Connue pour ses pièces pour adultes, souvent fougueuses et performantes (dont la dernière Suites cruelles, créée en janvier 2008 en coproduction avec Danse Danse), la chorégraphe Hélène Blackburn n'a jamais considéré les jeunes comme un «sous-public». Au contraire, elle a bâti ses pièces pour jeune public avec un intérêt marqué pour l'univers imaginaire de l'enfance (comme dans Barbe-Bleue, 2006) ou les interrogations amoureuses de l'adolescence (Journal Intime, 2007). Si pour aimer lire, il faut lire dès l'enfance, et trouver donc des livres adaptés, il en va de même pour la danse, croit-elle.

«Mon père de 75 ans ne comprenait rien à mes pièces, confie Hélène Blackburn, jusqu'à ce que je fasse des pièces pour les jeunes. D'un coup, il a été soulagé de comprendre et d'aimer. Moi aussi, ça m'a fait du bien, comme si d'un coup, je voyais l'enfant dans mon père.» Cela rappelle que les barrières entre publics ne sont pas si étanches. De la bonne danse reste de la bonne danse. Ainsi Cas Public, la compagnie de Blackburn, existe depuis 18 ans et a installé sa présence continue sur les scènes nationales et internationales, avec ses pièces pour adultes ou pour jeunes.

 

La nouvelle pièce relève un défi supplémentaire, celui de cibler un public rarement sollicité, celui des 4 à 8 ans. Pour ce faire, Hélène Blackburn a concocté un collage original entre un conte d'Andersen, Le vilain petit canard, et le ballet classique par excellence sur musique de Tchaïkovski, Le lac des cygnes. Le tout dans la forme inattendue des cabarets allemands des années 20, faits de successions de tours de chants et de numéros très courts accompagnés au piano. Subtil mélange, élaboré d'après les recherches du conseiller Paul Lefebvre, transposées en une facture visuelle singulière par l'artiste Fero Liptak. Au final, ce Cabaret dansé des vilains petits canards est une pièce pour trois danseurs dans une succession de danses et de chansons écrites par Georges-Nicolas Tremblay sur les musiques de Laurier Rajotte.

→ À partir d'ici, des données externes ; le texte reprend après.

## src/rtl/tt_um_hoene_protocol_framer.sv

```systemverilog
// Smart-LED protocol framer: counts bits/words, captures the leading own words, forwards the rest.
// Optional LED-count overflow test mode enabled by defining HOENE_FRAMER_TEST_MODE_EN.
module tt_um_hoene_protocol_framer #(
    parameter int unsigned BITS_PER_LED = 32,
    parameter int unsigned LED_CNT_W    = 12,
    parameter int unsigned OWN_LEDS     = 1
) (
    input  logic                          clk,
    input  logic                          rst,
    input  logic                          in_clk,
    input  logic                          in_data,
    input  logic                          in_frame,
    output logic                          out_clk,
    output logic                          out_data,
    output logic                          out_frame,
    output logic [$clog2(BITS_PER_LED)-1:0] bit_counter,
    output logic [LED_CNT_W-1:0]          led_counter,
    output logic [BITS_PER_LED-1:0]       word_data,
    output logic [LED_CNT_W-1:0]          word_index,
    output logic                          word_valid,
    output logic                          test_mode,
    output logic                          frame_error
);

    localparam int unsigned BC_W = $clog2(BITS_PER_LED);

`ifdef HOENE_FRAMER_TEST_MODE_EN
    typedef enum logic [1:0] {IDLE, OWN, FWD, TEST} state_t;
`else
    typedef enum logic [1:0] {IDLE, OWN, FWD} state_t;
`endif

    state_t                  state, state_d;
    logic [BITS_PER_LED-1:0] shift_q, shift_d;
    logic [BC_W-1:0]         bit_d;
    logic [LED_CNT_W-1:0]    led_d, word_index_d;
    logic [BITS_PER_LED-1:0] word_data_d;
    logic                    word_valid_d, out_clk_d, out_data_d, test_mode_d, frame_error_d;
    logic                    last_bit, led_max;

    assign last_bit = (bit_counter == BC_W'(BITS_PER_LED - 1));
    assign led_max  = &led_counter;

    // Next-state and next-output computation; everything is registered below.
    always_comb begin
        state_d       = state;
        shift_d       = shift_q;
        bit_d         = bit_counter;
        led_d         = led_counter;
        word_data_d   = word_data;
        word_index_d  = word_index;
        word_valid_d  = 1'b0;
        out_clk_d     = 1'b0;
        out_data_d    = 1'b0;
        test_mode_d   = 1'b0;
        frame_error_d = frame_error;

        if (!in_frame) begin
            state_d      = IDLE;
            shift_d      = '0;
            bit_d        = '0;
            led_d        = '0;
            word_data_d  = '0;
            word_index_d = '0;
            if (bit_counter != '0) frame_error_d = 1'b1;
        end else begin
            if (in_clk) begin
                bit_d = last_bit ? '0 : bit_counter + BC_W'(1);
                if (last_bit && !led_max) led_d = led_counter + LED_CNT_W'(1);
            end
            case (state)
                IDLE, OWN: begin
                    if (state == IDLE) frame_error_d = 1'b0;
                    state_d = OWN;
                    if (in_clk) begin
                        shift_d = {shift_q[BITS_PER_LED-2:0], in_data};
                        if (last_bit) begin
                            word_data_d  = {shift_q[BITS_PER_LED-2:0], in_data};
                            word_index_d = led_counter;
                            word_valid_d = 1'b1;
                            if (led_counter == LED_CNT_W'(OWN_LEDS - 1)) state_d = FWD;
                        end
                    end
                end
                FWD: begin
                    out_clk_d  = in_clk;
                    out_data_d = in_data;
`ifdef HOENE_FRAMER_TEST_MODE_EN
                    if (in_clk && last_bit && led_max) state_d = TEST;
`endif
                end
`ifdef HOENE_FRAMER_TEST_MODE_EN
                TEST: begin
                    out_clk_d  = in_clk;
                    out_data_d = in_data;
                end
`endif
                default: state_d = IDLE;
            endcase
        end
`ifdef HOENE_FRAMER_TEST_MODE_EN
        test_mode_d = (state_d == TEST);
`endif
    end

    always_ff @(posedge clk or posedge rst) begin
        if (rst) begin
            state       <= IDLE;
            shift_q     <= '0;
            bit_counter <= '0;
            led_counter <= '0;
            word_data   <= '0;
            word_index  <= '0;
            word_valid  <= 1'b0;
            out_clk     <= 1'b0;
            out_data    <= 1'b0;
            out_frame   <= 1'b0;
            test_mode   <= 1'b0;
            frame_error <= 1'b0;
        end else begin
            state       <= state_d;
            shift_q     <= shift_d;
            bit_counter <= bit_d;
            led_counter <= led_d;
            word_data   <= word_data_d;
            word_index  <= word_index_d;
            word_valid  <= word_valid_d;
            out_clk     <= out_clk_d;
            out_data    <= out_data_d;
            out_frame   <= in_frame;
            test_mode   <= test_mode_d;
            frame_error <= frame_error_d;
        end
    end

endmodule

```

## config.mk

```make
export PLATFORM = sky130hd
export DESIGN_NAME = tt_um_hoene_protocol_framer
export DESIGN_NICKNAME = d
export VERILOG_FILES = /design/src/rtl/tt_um_hoene_protocol_framer.sv
export SDC_FILE = /design/constraint.sdc
export NUM_CORES = 1
export LEC_CHECK = 0
export CAP_MARGIN = 20
export CORE_MARGIN = 1.5
export CORE_UTILIZATION = 52
export CTS_CLUSTER_DIAMETER = 30
export DETAILED_ROUTE_END_ITERATION = 12
export PLACE_DENSITY_LB_ADDON = 0.12
export SLEW_MARGIN = 40
export SYNTH_ARGS = -nofsm -noshare
export SYNTH_HDL_FRONTEND = slang
export SYNTH_SLANG_ARGS = --single-unit
```

## constraint.sdc

```tcl
create_clock -name clk -period 4.8 [get_ports clk]
set_clock_uncertainty 0.15 [all_clocks]
set_input_delay 0.96 -clock clk [delete_from_list [all_inputs] [get_ports clk]]
set_output_delay 0.96 -clock clk [all_outputs]
set_load 0.05 [all_outputs]
```

==> flow_summary.toml <==
[routing]
ant_nets = 0
route.detailed.drc = 0
dr.pass1.iters = 4
viasPerCell = 5.44
routed-via-count = 3247
drt-initial-drc-count = 222
finalWirelength_mm = 8.61
post_drt_wl_per_cell_um = 14.4

[clock_network]
cts_buffers = 9
cts.sink_count = 99
cts_root_buf = "clkbuf_8"
ctsResizeCount = 0
hold_buffers = 0
clock_path_buffers = 2
postCtsSetupBuffers = 0
h-tree-depth = 3
cts_tree = "yes"
path_clk_slew_ps = 90
clkLatencyLatePin_ps = 360

[placed_design]
place_congestion = 0.839
place_ws_ps = 1120
port_buffers = 70
hpwlAfterDp_mm = 5.61

[timing]
rsz0062_at_grt = "no"
finalSetupViolCount = 0
slew_headroom = 0.532
timing.final.crit_share = 0.684
maxSlewViolCount = 0
worstMarginPinSlew_ps = 702
max_freq_ghz = 0.304
post-route-worst-setup-slack_ps = 1510
fin_setup_tns_ps = 0
final.min_clock_period_ps = 3290
hold_viol_final = 0

[power]
switchingPower_uw = 343
comb_power_share = 0.054
switching_share = 0.248
ir_worst_vdd_mv = 0.171
clockPowerShare = 0.339
power_frac_seq = 0.607
power.density_mw_per_mm2 = 274
p_int_uw = 1040
power.leakage_uw = 0.00213

[global_route]
antenna_found_initial = 0
overflow = 0
grt_usage = 0.219
grt_pass1_wl_mm = 14.6
first_global_vias = 2999
grt_max_degree = 83

[yosys]
synthArstFlopShare = 1.00
synth_area_mm2 = 0.00414
yosys_register_bits = 99
ys_types = 41
yosysSeqAreaShare = 0.599
syn_avg_cell_area_um2 = 9.58
ys_warn_count = 0
syn-num-nets = 442
synth_flop_cell = "dfrtp_1"
synth_edf_count = 0
syn_inst = 432

[min_path]
hold_path.class = "register to register"
whs_endpoint = "word_data[24]"
worst_hold_path.num_cells = 1
hold_start = "word_data[24]"

[outcome]
status = "finished clean"

[layout]
area_growth_pct = 22.4
mostFrequentLayoutCell = "nand2_1"
layout.nets = 500
fillers = 640
drive_gt1_frac = 0.0606
n_antenna_cell = 0
layout_common_cells = "nand2_1, dfrtp_1, a21oi_1, clkdlybuf4s50_1, nor2_1"

[setup_path]
reg2reg_slack_ps = 2320
reg2reg_to = "word_data[1]"
startpoint_type = "primary input"
r2r-start = "bit_counter[1]"
critical_path_arrival_ps = 3400
criticalPathCategory = "primary input to register"
cp_max_fo = 32
end_kind = "register"
required_ps = 4920
reg2regPathDepth = 7

[die]
boundaryPins = 72
start_util = 0.536
die_w_um = 92.2
rows = 32
core_area_mm2 = 0.00773
die-area_mm2 = 0.00850
die_y_um = 92.2

[run]
cap_viol_max_count = 0
==> power by group through the flow <==
stage	Combinational (µW)	Clock (µW)	Sequential (µW)
after floorplan	41.6	0	869
after global placement	74.5	0	858
after detailed placement	75.8	0	858
after CTS	76.1	479	841
after global routing	83.0	517	842
final	74.3	470	841
==> layout make-up <==
type / count / area, µm² / area share
Clock buffer: 10 / 128 / 0.0252
Sequential cell: 99 / 2480 / 0.489
Multi-Input combinational cell: 300 / 1530 / 0.303
Inverter: 6 / 28.8 / 0.00568
Tap cell: 102 / 128 / 0.0252
Clock inverter: 6 / 40.0 / 0.00791
Timing Repair Buffer: 74 / 731 / 0.144
==> stage by stage <==
step           instances  cell area (µm²)   util  power, µW  hold WS (ps)
2_1_floorplan        432             4140      -        911           329
3_3_place_gp         581             4890  0.633        932           339
3_5_place_dp         581             4900  0.634        934           345
4_1_cts              597             5060  0.655       1400           368
5_1_grt              597             5060  0.655       1440           380
6_report             597             5060  0.655       1390           358
==> cells by family after synthesis <==
family                   count (synthesis)  share of synthesized area
AND/OR/NAND/NOR                        189                      0.200
XOR/XNOR                                 3                    0.00635
multiplexers                             5                     0.0124
other                                    1                   0.000906
AO/OA/AOI/OAI                           97                      0.134
flip-flops                              99                      0.599
adder cells (fa/ha/maj)                  5                     0.0151
buffers and inverters                   33                     0.0329
==> flip-flops by register name, indices dropped and copies added, names as in the netlist <==
register,count
word_data,32
word_valid,1
frame_error,1
out_clk,1
bit_counter,5
shift_q,31
state,2
out_data,1
out_frame,1
word_index,12
led_counter,12
==> per-layer routing <==
metal / up-vias / wire length [µm] / GRT usage
met4: 0 / 180 / 0.0987
met2: 87 / 4060 / 0.323
met5: - / 0 / 0
met1: 1589 / 3990 / 0.320
li1: 1558 / - / -
met3: 13 / 379 / 0.0365
==> worst max-delay path, cell delays in order <==
cell and delay [ps]:
clkdlybuf4s50_1 700, nor2b_2 240, buf_4 310, and2_1 610, buf_4 360, nand2_1 80
a21oi_1 140
==> cells in the mapped netlist (2+ instances only) <==
cell,number,area (µm²)
nor4b_1,2,17.5
inv_1,5,18.8
nor4_1,3,18.8
o21ai_0,8,40.0
ha_1,5,62.6
and2_1,2,12.5
o311ai_0,2,17.5
dfrtp_1,99,2480
mux2i_1,4,40.0
and3_1,4,25.0
buf_2,7,35.0
nand4_1,3,18.8
nor2b_1,3,18.8
clkbuf_1,18,67.6
nand3_1,8,40.0
xnor2_1,2,17.5
nor3b_1,2,15.0
o211ai_1,2,15.0
nor2_1,12,45.0
a22o_1,9,78.8
a21oi_1,70,350
or4_1,2,15.0
nand2b_1,4,25.0
nand2_1,139,522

Une belle faconde pour transmettre un message non moins raffiné: «C'est important de présenter des oeuvres complexes aux enfants, analyse la chorégraphe, justement parce que ce sont des enfants et que les enfants sont habitués à ne pas tout comprendre du monde et à le décoder. Il faut leur donner de la matière à décodage.»

Elle, justement, a voulu bouleverser la vision convenue du conte d'Andersen aussi bien que du Lac des cygnes de Riabov: «Dans le conte d'Andersen, en fait, le canard est laid parce qu'il n'est pas un canard et quand il devient ce qu'il est, un cygne, tous l'admirent au lieu de le rejeter. Mais lui n'a rien fait pour se transformer, c'est un rôle passif! Et puis, devenir un cygne, ce n'est pas forcément la panacée, la preuve: Odette, le cygne noir du ballet, est coincée dans un rôle nul et rêve de devenir un humain. Alors, dans ma pièce, je les fais se rencontrer!» Une vision plutôt désenchantée, non? «C'est l'âge où les enfants commencent à perdre leurs illusions! renchérit Blackburn. Et puis c'est drôle aussi. Il y a autant de rires que d'applaudissements.»

La danse à États d'urgence

Dans le cadre du 10e État d'urgence de l'Action terroriste socialement acceptable, la chorégraphe française Héloïse Rémy inscrit un nouvel épisode humaniste de son parcours à dimension planétaire, qui la conduit à parcourir le monde pour proposer un geste chorégraphique à des non-danseurs, histoire de les lier dans un geste humain par-delà les frontières terrestres et surtout sociales.

Plusieurs répétitions sont offertes à ceux et celles qui veulent participer à La traversée. Inscription via le site: www.atsa.qc.ca. Également, Danses invisibles, des tableaux dansants silencieux et lents en contrepoint du rythme saccadé de l'activité urbaine, avec Léna Massaini et Katya Montaignac de O.D.N.I. (Objets dansants non identifiés). À découvrir au parc Émilie-Gamelin, du 26 au 30 novembre.

 

À l'agenda

> Warning, Dave St-Pierre et Mandala Situ, du 25 au 29 nov. à La Chapelle.

> Les chambres de Jacques, Aszure Barton pour les BJM, du 27 au 29 nov. au Théâtre Maisonneuve.

> Territoires féminins, Marie-Claude Rodrigue, jusqu'au 30 nov. au MAI.

> Le cabaret dansé des vilains petits canards, Hélène Blackburn, du 26 au 29 nov. à Tangente.